From my experience modeling degenerate dimensions this way can be useful only if you have the following requirements
1. Have just a single fact table and all your reports go against only those measures in that single fact table.
2. Requirement to create logical calculations (not db calculations) out of these degenerate dimensions. For example, FILTER calculations on a measure require the logical column to be present.
But even when you have the requirements listed above, care must be taken while exposing this attribute to the presentation layer. One of the major drawbacks of the above technique is the fact that when we model it this way, BI Server cannot enforce conforming dimension joins.
Non-Conforming Degenerate Dimensions:
For example, lets create a report as shown below.
As you see, when we bring in the degenerate dimension in to the report, the UNIT_COST measure which is from the other fact table becomes NULL. One of the main reasons why this happens is, SALE_ID does not have an aggregation associated with it. For conforming dimension based joins to happen, we need dimensional attributes that can be pushed inside the GROUP BY clause of a SQL query. When we do not have an aggregate specified for a column belonging to a fact table, BI Server does not know where to push this column in the SQL query. Hence it basically nulls out the UNIT_COST measure thereby negating the conforming dimension based join. In this case, degenerate dimension SALE_ID does not conform to the COST fact. How do we resolve this?
To resolve this, there are some fundamental questions that needs to be answered. The basic question will be, when we expose degenerate dimensions to end users, we need to know what needs to happen to the measures from other fact tables. In the above example, UNIT_COST has no relation whatsoever with the degenerate dimension. In hindsight, the null in the above report seems correct as it does not have relation to the SALE_ID. But since we have modeled it as a fact attribute, we would expect the UNIT_COST measure to be calculated for each channel and then repeat itself (like a Level Based measure) for every SALE_ID as shown below.
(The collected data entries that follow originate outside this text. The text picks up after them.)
[config.mk]
export PLATFORM = sky130hd
export DESIGN_NAME = mem_sram_ctrl
export DESIGN_NICKNAME = d
export VERILOG_FILES = /design/src/rtl/mem_sram_ctrl_pkg.sv /design/src/rtl/mem_sram_ctrl.sv
export SDC_FILE = /design/constraint.sdc
export NUM_CORES = 1
export LEC_CHECK = 0
export ABC_CLOCK_PERIOD_IN_PS = 2100
export CORE_MARGIN = 2
export CORE_UTILIZATION = 46
export CTS_BUF_LIST = sky130_fd_sc_hd__clkbuf_4 sky130_fd_sc_hd__clkbuf_8 sky130_fd_sc_hd__clkbuf_16
export CTS_CLUSTER_DIAMETER = 40
export CTS_CLUSTER_SIZE = 30
export DETAILED_ROUTE_END_ITERATION = 6
export GPL_TIMING_DRIVEN = 0
export PLACE_DENSITY = 0.79
export SLEW_MARGIN = 40
export SYNTH_ARGS = -nofsm -noshare
export SYNTH_HDL_FRONTEND = slang
export SYNTH_SLANG_ARGS = --single-unit
export TNS_END_PERCENT = 30
[constraint.sdc]
create_clock -name clk -period 2.1 [get_ports clk]
set_input_delay 0.315 -clock clk [delete_from_list [all_inputs] [get_ports clk]]
set_output_delay 0.315 -clock clk [all_outputs]
set_load 0.01 [all_outputs]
This is done by modeling the degenerate dimension as a separate dimension in BI EE as shown below. Remember, from a BI EE perspective one physical table can act as dimension or fact or both depending on how you model it. The model is shown below
The new dimension Sale that we modeled is still not related to the COST measures. To enable that we need to assign the COST measures to the total level of the Sale dimension.
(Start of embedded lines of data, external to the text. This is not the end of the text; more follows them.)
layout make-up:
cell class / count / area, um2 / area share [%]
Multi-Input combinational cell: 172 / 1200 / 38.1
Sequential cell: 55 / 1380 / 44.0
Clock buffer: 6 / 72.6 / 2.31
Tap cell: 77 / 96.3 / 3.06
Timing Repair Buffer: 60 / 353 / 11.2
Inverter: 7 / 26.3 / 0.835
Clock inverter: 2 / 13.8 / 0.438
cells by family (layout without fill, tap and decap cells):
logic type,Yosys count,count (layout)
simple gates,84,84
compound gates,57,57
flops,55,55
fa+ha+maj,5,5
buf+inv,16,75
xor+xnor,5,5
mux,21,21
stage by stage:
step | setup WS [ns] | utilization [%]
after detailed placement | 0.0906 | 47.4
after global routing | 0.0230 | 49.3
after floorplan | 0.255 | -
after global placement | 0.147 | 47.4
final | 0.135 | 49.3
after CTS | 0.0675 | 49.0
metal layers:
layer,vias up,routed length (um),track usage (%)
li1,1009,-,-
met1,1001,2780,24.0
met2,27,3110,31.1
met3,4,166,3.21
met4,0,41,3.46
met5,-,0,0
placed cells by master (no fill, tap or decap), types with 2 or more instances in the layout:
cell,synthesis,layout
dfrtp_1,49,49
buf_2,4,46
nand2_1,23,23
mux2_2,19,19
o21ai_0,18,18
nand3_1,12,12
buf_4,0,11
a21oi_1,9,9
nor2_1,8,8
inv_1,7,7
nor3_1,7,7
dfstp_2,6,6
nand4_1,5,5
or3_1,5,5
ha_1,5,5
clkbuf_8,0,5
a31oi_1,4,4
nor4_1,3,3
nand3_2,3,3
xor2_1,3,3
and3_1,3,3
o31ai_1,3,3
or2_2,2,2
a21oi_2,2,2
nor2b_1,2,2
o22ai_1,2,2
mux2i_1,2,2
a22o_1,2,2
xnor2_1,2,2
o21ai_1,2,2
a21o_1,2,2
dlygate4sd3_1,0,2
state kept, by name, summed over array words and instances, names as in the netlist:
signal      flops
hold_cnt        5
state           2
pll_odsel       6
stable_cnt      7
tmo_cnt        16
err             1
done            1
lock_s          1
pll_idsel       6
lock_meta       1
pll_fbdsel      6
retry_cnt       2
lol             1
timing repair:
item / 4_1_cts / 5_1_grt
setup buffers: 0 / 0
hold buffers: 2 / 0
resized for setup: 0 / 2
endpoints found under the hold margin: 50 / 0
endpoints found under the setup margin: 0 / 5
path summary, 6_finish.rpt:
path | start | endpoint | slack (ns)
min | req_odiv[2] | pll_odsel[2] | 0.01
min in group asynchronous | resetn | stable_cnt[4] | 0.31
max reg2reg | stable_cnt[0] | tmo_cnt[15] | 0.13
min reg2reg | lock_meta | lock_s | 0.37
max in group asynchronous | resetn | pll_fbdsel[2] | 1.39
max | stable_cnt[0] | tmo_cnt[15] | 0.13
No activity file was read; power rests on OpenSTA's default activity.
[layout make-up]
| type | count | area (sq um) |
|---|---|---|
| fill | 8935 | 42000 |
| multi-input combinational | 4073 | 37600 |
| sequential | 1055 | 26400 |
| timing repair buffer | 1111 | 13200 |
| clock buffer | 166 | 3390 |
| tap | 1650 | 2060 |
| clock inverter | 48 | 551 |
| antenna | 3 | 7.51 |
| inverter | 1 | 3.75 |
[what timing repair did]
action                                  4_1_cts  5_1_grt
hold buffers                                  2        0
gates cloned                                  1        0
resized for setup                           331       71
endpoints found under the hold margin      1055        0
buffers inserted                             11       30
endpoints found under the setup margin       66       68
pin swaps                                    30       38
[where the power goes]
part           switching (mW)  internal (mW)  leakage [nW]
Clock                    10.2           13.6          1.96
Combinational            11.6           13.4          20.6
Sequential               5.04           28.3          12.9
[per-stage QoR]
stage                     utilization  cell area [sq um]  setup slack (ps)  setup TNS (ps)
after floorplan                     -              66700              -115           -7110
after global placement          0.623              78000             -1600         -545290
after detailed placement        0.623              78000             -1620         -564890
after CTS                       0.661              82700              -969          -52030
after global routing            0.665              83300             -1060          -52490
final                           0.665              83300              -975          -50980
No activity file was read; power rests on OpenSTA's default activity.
This will enable reporting on degenerate dimensions even on non-conforming facts. This technique will even more be useful when you have the same degenerate dimension in 2 different fact tables. Lets look at that next.
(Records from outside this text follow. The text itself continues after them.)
===== src/rtl/shiftregister_univ.sv =====
// Universal shift register: load, left/right shift with four fill modes,
// serial out, and a burst sequencer running count shifts from one start pulse.
module shiftregister_univ #(
    parameter int               WIDTH     = 8,
    parameter logic [WIDTH-1:0] RESET_VAL = '0
) (
    input logic                 CLK,
    input logic                 RST,
    shiftregister_univ_if.slave bus
);
    localparam int CW = $clog2(WIDTH) + 1;

    typedef enum logic {S_IDLE, S_BUSY} state_t;

    state_t           r_state;
    logic [WIDTH-1:0] r_q;
    logic             r_so;
    logic             r_busy;
    logic             r_done;
    logic             r_dir;
    logic [1:0]       r_fill;
    logic [CW-1:0]    r_rem;

    logic             w_dir;
    logic [1:0]       w_fill;
    logic             w_fbit;
    logic [WIDTH-1:0] w_shifted;
    logic             w_out;

    // A burst uses the direction/fill captured at start, not the live inputs.
    assign w_dir  = (r_state == S_BUSY) ? r_dir  : bus.dir;
    assign w_fill = (r_state == S_BUSY) ? r_fill : bus.fill;

    always_comb begin
        w_fbit    = 1'b0;
        w_shifted = r_q;
        w_out     = 1'b0;
        case (w_fill)
            2'b00:   w_fbit = 1'b0;
            2'b01:   w_fbit = bus.serial_in;
            2'b10:   w_fbit = w_dir ? r_q[0] : r_q[WIDTH-1];
            default: w_fbit = w_dir ? r_q[WIDTH-1] : r_q[0];
        endcase
        if (w_dir) begin
            w_shifted = {w_fbit, r_q[WIDTH-1:1]};
            w_out     = r_q[0];
        end else begin
            w_shifted = {r_q[WIDTH-2:0], w_fbit};
            w_out     = r_q[WIDTH-1];
        end
    end

    always_ff @(posedge CLK or posedge RST) begin
        if (RST) begin
            r_state <= S_IDLE;
            r_q     <= RESET_VAL;
            r_so    <= 1'b0;
            r_busy  <= 1'b0;
            r_done  <= 1'b0;
            r_dir   <= 1'b0;
            r_fill  <= 2'b00;
            r_rem   <= '0;
        end else begin
            r_done <= 1'b0;
            case (r_state)
                S_IDLE: begin
                    if (bus.start) begin
                        if (bus.count != '0) begin
                            r_state <= S_BUSY;
                            r_busy  <= 1'b1;
                            r_dir   <= bus.dir;
                            r_fill  <= bus.fill;
                            r_rem   <= bus.count;
                        end else begin
                            r_done <= 1'b1;
                        end
                    end else if (bus.shift) begin
                        r_q  <= w_shifted;
                        r_so <= w_out;
                    end else if (bus.load) begin
                        r_q <= bus.I;
                    end
                end
                default: begin
                    r_q   <= w_shifted;
                    r_so  <= w_out;
                    r_rem <= r_rem - 1'b1;
                    if (r_rem == CW'(1)) begin
                        r_state <= S_IDLE;
                        r_busy  <= 1'b0;
                        r_done  <= 1'b1;
                    end
                end
            endcase
        end
    end

    assign bus.Q          = r_q;
    assign bus.serial_out = r_so;
    assign bus.busy       = r_busy;
    assign bus.done       = r_done;
    assign bus.state_dbg  = (r_state == S_BUSY);
endmodule
File: config.mk
export PLATFORM = sky130hd
export DESIGN_NAME = rgb_mixer
export DESIGN_NICKNAME = d
export VERILOG_FILES = /design/src/rtl/rgb_mixer.sv
export SDC_FILE = /design/constraint.sdc
export NUM_CORES = 1
export LEC_CHECK = 0
export ABC_AREA = 1
export CAP_MARGIN = 20
export CORE_UTILIZATION = 45
export DETAILED_ROUTE_END_ITERATION = 10
export GPL_TIMING_DRIVEN = 1
export MAX_ROUTING_LAYER = met4
export PLACE_DENSITY = 0.57
export SLEW_MARGIN = 0
export SYNTH_ARGS = -nofsm -noshare
export SYNTH_HDL_FRONTEND = slang
export SYNTH_SLANG_ARGS = --single-unit
File: constraint.sdc
create_clock -name clk -period 2.1 [get_ports clk]
set_input_delay 0.315 -clock clk [delete_from_list [all_inputs] [get_ports clk]]
set_output_delay 0.315 -clock clk [all_outputs]
set_load 0.02 [all_outputs]
File: src/rtl/rgb_mixer.sv
// Three-channel RGB mixer: each quadrature encoder is synchronised, debounced and decoded
// into an 8-bit level that sets the duty cycle of one PWM output.
module rgb_mixer #(
  parameter int unsigned WIDTH        = 8,
  parameter int unsigned DEBOUNCE_LEN = 8,
  parameter int unsigned INCREMENT    = 1
) (
  input  logic clk,
  input  logic reset,
  input  logic enc0_a,
  input  logic enc0_b,
  input  logic enc1_a,
  input  logic enc1_b,
  input  logic enc2_a,
  input  logic enc2_b,
  output logic pwm0_out,
  output logic pwm1_out,
  output logic pwm2_out
);

  localparam int unsigned NumCh = 3;
  localparam int unsigned NumIn = 2 * NumCh;
  localparam logic [WIDTH-1:0] Step = WIDTH'(INCREMENT);

  logic [NumIn-1:0]        enc_raw;
  logic [NumIn-1:0]        sync1_q, sync2_q, deb_q, prev_q;
  logic [DEBOUNCE_LEN-1:0] hist_q  [NumIn];
  logic [WIDTH-1:0]        level_q [NumCh];
  logic [WIDTH-1:0]        level_d [NumCh];
  logic [WIDTH-1:0]        cnt_q;
  logic [NumCh-1:0]        pwm_q;

  // Even bits carry encoder A, odd bits encoder B.
  assign enc_raw = {enc2_b, enc2_a, enc1_b, enc1_a, enc0_b, enc0_a};

  always_ff @(posedge clk) begin
    if (reset) begin
      sync1_q <= '0;
      sync2_q <= '0;
      deb_q   <= '0;
      prev_q  <= '0;
      for (int i = 0; i < NumIn; i++) begin
        hist_q[i] <= '0;
      end
    end else begin
      sync1_q <= enc_raw;
      sync2_q <= sync1_q;
      prev_q  <= deb_q;
      for (int i = 0; i < NumIn; i++) begin
        hist_q[i] <= {hist_q[i][DEBOUNCE_LEN-2:0], sync2_q[i]};
        if (&hist_q[i]) begin
          deb_q[i] <= 1'b1;
        end else if (~|hist_q[i]) begin
          deb_q[i] <= 1'b0;
        end
      end
    end
  end

  // Pattern {a, pa, b, pb}: count only single-signal edges that advance the quadrature.
  always_comb begin
    for (int c = 0; c < NumCh; c++) begin
      level_d[c] = level_q[c];
      case ({deb_q[2*c], prev_q[2*c], deb_q[2*c+1], prev_q[2*c+1]})
        4'b1000, 4'b0111: level_d[c] = level_q[c] + Step;
        4'b0010, 4'b1101: level_d[c] = level_q[c] - Step;
        default: ;
      endcase
    end
  end

  always_ff @(posedge clk) begin
    if (reset) begin
      cnt_q <= '0;
      pwm_q <= '0;
      for (int c = 0; c < NumCh; c++) begin
        level_q[c] <= '0;
      end
    end else begin
      cnt_q <= cnt_q + 1'b1;
      for (int c = 0; c < NumCh; c++) begin
        level_q[c] <= level_d[c];
        pwm_q[c]   <= (cnt_q < level_q[c]);
      end
    end
  end

  assign pwm0_out = pwm_q[0];
  assign pwm1_out = pwm_q[1];
  assign pwm2_out = pwm_q[2];

endmodule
Conforming Degenerate Dimensions:
Lets assume that the fact tables FACT_COST and FACT_SALES have a degenerate dimension called BOUGHT_BY & PAID_BY respectively. Both these attributes can have only 2 values (Credit-Card or Cash). If we model them as degenerate dimensions using the traditional method, the biggest issue we will face will be the inability to use them for reporting across the fact tables. If we model it as a dimension, we can effectively use a single column for 2 differing perspectives depending on how we look at the data.
We start with basically creating a new dimension in the BMM called Payment as shown below.
The payment logical column will be mapped to the BOUGHT_BY degenerate dimension column of the COSTS table and PAID_BY degenerate dimension column of the SALES table.
In the reporting layer, one can use this single attribute to report on 2 different fact tables even though the attribute maps to 2 different columns in the physical source.
Treating degenerate dimensions as normal dimensions in BI EE can prove more beneficial than using it as a fact attribute. Especially when you have users using BI EE as an ad-hoc analysis tool(when you do not want your model to generate wrong numbers/errors).